Já Lima Barreto soltou o verbo nos periódicos em que escrevia. São várias as crônicas (eu contei 10), que vão de 1918 a 1922, em que espinafra sem dó nem piedade o esporte bretão. Em linhas gerais, considera-o uma grande inutilidade, uma perda de tempo, uma futilidade elitista e uma estupidez violenta. Vejam este trecho, de 03.06.1922: “O football é uma escola de violência e brutalidade e não merece nenhuma proteção dos poderes públicos, a menos que estes nos queiram ensinar o assassinato”. Chegou a criar uma “Liga Contra o Foot-ball”...
Como explicar que o futebol, uma novidade para a época, fosse defendido por um escritor de estilo acadêmico e pomposo e atacado por outro de estilo mais moderno? A aparente contradição tinha duas explicações. Em primeiro lugar, o debate sobre o futebol era apenas mais um parágrafo de uma vasta rixa pessoal entre os dois. Só para se ter uma idéia, Lima Barreto (foto) chegou a escrever, em 15.02.1918, que Coelho Netto era nada menos que “o sujeito mais nefasto que tem aparecido no nosso meio intelectual”. Em segundo lugar, era uma questão social e racial. O futebol era, até onde podia, esporte de ricos – que, majoritariamente, eram brancos. Como a família Coelho Netto. Lima Barreto, porém, não era nem uma coisa, nem outra. E sempre denunciou ambas as discriminações, de que o futebol era então um forte símbolo.
O segundo derby literário foi disputado entre José Lins do Rego e Oswald de Andrade. O paraibano Zé Lins (1901-1957), consagrado autor do romance Menino de engenho, era flamenguista fanático. Escrevia pequenas crônicas sobre futebol, as melhores reunidas na coletânea Flamengo é puro amor. Já o paulista Oswald (1890-1954), que chegou a escrever um poema com menção ao futebol (na realidade, um capítulo de Memórias sentimentais de João Miramar), passou a atacá-lo na pessoa de Zé Lins.
Na realidade, foi uma dupla virada-de-casaca. Oswald (foto), que tinha elogiado o paraibano, depois passou a criticá-lo da pior forma possível. Era como se Lima Barreto passasse o bastão a Oswald e Coelho Netto a Zé Lins, tanto que, em 03.02.1952, Oswald comparou Zé Lins justamente a Coelho Netto. Aliás, numa coisa eles realmente podiam ser comparados: Zé Lins também protagonizou uma invasão de campo em São Januário. Mas é em “Carta a um torcida” (isso mesmo: naquela época, o torcedor era chamado de “o torcida”) que Oswald fala – mal – do futebol, comparando-o ao circo romano, feito para distrair as massas da tirania.
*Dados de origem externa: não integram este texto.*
==> src/rtl/fpcsr_flag_reg.sv <==
module fpcsr_flag_reg
  import fpcsr_pkg::*;
(
  input  logic             clk,
  input  logic             rst_n,
  input  logic             wr_en,
  input  logic             wr_qual,
  input  logic [NFLAG-1:0] wr_flags,
  input  logic             dp_flag_vld,
  input  logic [NFLAG-1:0] dp_flags,
  output logic [NFLAG-1:0] flags_o
);
  logic [NFLAG-1:0] flags_q, flags_d, base;
  logic             sw_wr;
  logic             flags_en;

  always_comb begin
    sw_wr    = wr_en & wr_qual;
    base     = sw_wr ? wr_flags : flags_q;
    flags_d  = base | (dp_flag_vld ? dp_flags : '0);
    flags_en = sw_wr | dp_flag_vld;
  end

  always_ff @(posedge clk or negedge rst_n) begin
    if (!rst_n) begin
      flags_q <= '0;
    end else if (flags_en) begin
      flags_q <= flags_d;
    end
  end

  assign flags_o = flags_q;

  // a qualified write alone loads the written bits
  p_qual_load_r4: assert property (@(posedge clk) disable iff (!rst_n)
    (sw_wr && !dp_flag_vld) |=> (flags_o == $past(wr_flags)));

  // without qualified write or strobe the flags hold
  p_hold_r5: assert property (@(posedge clk) disable iff (!rst_n)
    (!sw_wr && !dp_flag_vld) |=> $stable(flags_o));

  // flags only accumulate unless software overwrites them
  p_sticky_r6: assert property (@(posedge clk) disable iff (!rst_n)
    !sw_wr |=> ((flags_o & $past(flags_o)) == $past(flags_o)));

  // coincident datapath flags survive a software write
  p_merge_r7: assert property (@(posedge clk) disable iff (!rst_n)
    (sw_wr && dp_flag_vld) |=> ((flags_o & $past(dp_flags)) == $past(dp_flags)));
endmodule

==> src/rtl/fpcsr_unit.sv <==
module fpcsr_unit
  import fpcsr_pkg::*;
#(
  parameter int                ADDR_W      = 12,
  parameter logic [ADDR_W-1:0] CTRL_ADDR   = 12'h300,
  parameter logic [ADDR_W-1:0] STAT_ADDR   = 12'h301,
  parameter int                SYNC_STAGES = 2
) (
  input  logic              clk,
  input  logic              rst_n,
  input  logic              bus_wr_en,
  input  logic [ADDR_W-1:0] bus_addr,
  input  logic [XLEN-1:0]   bus_wdata,
  output logic [XLEN-1:0]   bus_rdata,
  input  logic              dp_flag_vld,
  input  logic [NFLAG-1:0]  dp_flags,
  output logic [1:0]        round_mode_o,
  output logic              trap_req_o
);
  logic            rst_n_s;
  logic            ctrl_sel, stat_sel;
  logic [XLEN-1:0] ctrl_val;
  logic [NFLAG-1:0] flag_val;
  rnd_mode_e       rnd;

  fpcsr_rst_sync #(.STAGES(SYNC_STAGES)) u_rst (
    .clk(clk), .rst_n(rst_n), .rst_n_sync(rst_n_s)
  );

  always_comb begin
    ctrl_sel = (bus_addr == CTRL_ADDR);
    stat_sel = (bus_addr == STAT_ADDR);
  end

  fpcsr_ctrl_reg u_ctrl (
    .clk(clk), .rst_n(rst_n_s),
    .wr_en(bus_wr_en & ctrl_sel),
    .wdata(bus_wdata),
    .dp_flag_vld(dp_flag_vld),
    .dp_trap_flags(dp_flags[1:0]),
    .ctrl_o(ctrl_val),
    .round_mode_o(rnd),
    .trap_o(trap_req_o)
  );

  fpcsr_flag_reg u_flags (
    .clk(clk), .rst_n(rst_n_s),
    .wr_en(bus_wr_en & stat_sel),
    .wr_qual(bus_wdata[QUAL_BIT]),
    .wr_flags(bus_wdata[NFLAG-1:0]),
    .dp_flag_vld(dp_flag_vld),
    .dp_flags(dp_flags),
    .flags_o(flag_val)
  );

  assign round_mode_o = rnd;

  always_comb begin
    bus_rdata = '0;
    if (ctrl_sel)      bus_rdata = ctrl_val;
    else if (stat_sel) bus_rdata[NFLAG-1:0] = flag_val;
  end

  // a write elsewhere leaves the control register untouched
  p_other_addr_r9: assert property (@(posedge clk) disable iff (!rst_n_s)
    (!(bus_wr_en && ctrl_sel)) |=> $stable(ctrl_val));
endmodule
Além dessas polêmicas, outros escritores famosos se aventuraram a falar nos primeiros anos do futebol. Dos grandes, talvez Monteiro Lobato (1882-1948) tenha sido o primeiro. Em julho de 1905, portanto muito antes de ganhar fama com o Sítio do Pica-pau Amarelo, José Bento Monteiro Lobato publicou dois artigos em que defendeu o futebol como forma de exercício físico. Neles, o ilustre filho de Taubaté (SP) disse o seguinte: “um ditador que tomasse conta desta República e acabasse com as fábricas de bacharéis e normalistas, substituindo-os por severos teams de futebol, faria mais pelo Brasil que as dez gerações de Feijós, Zés Bonifácios e Cotegipes e demais estadistas que nos têm governado”. Nota-se que o alvo do jovem de 23 anos era, na realidade, o bacharelismo. Seu entusiasmo, porém, durou pouco. Após as primeiras caneladas, nunca mais quis saber de futebol.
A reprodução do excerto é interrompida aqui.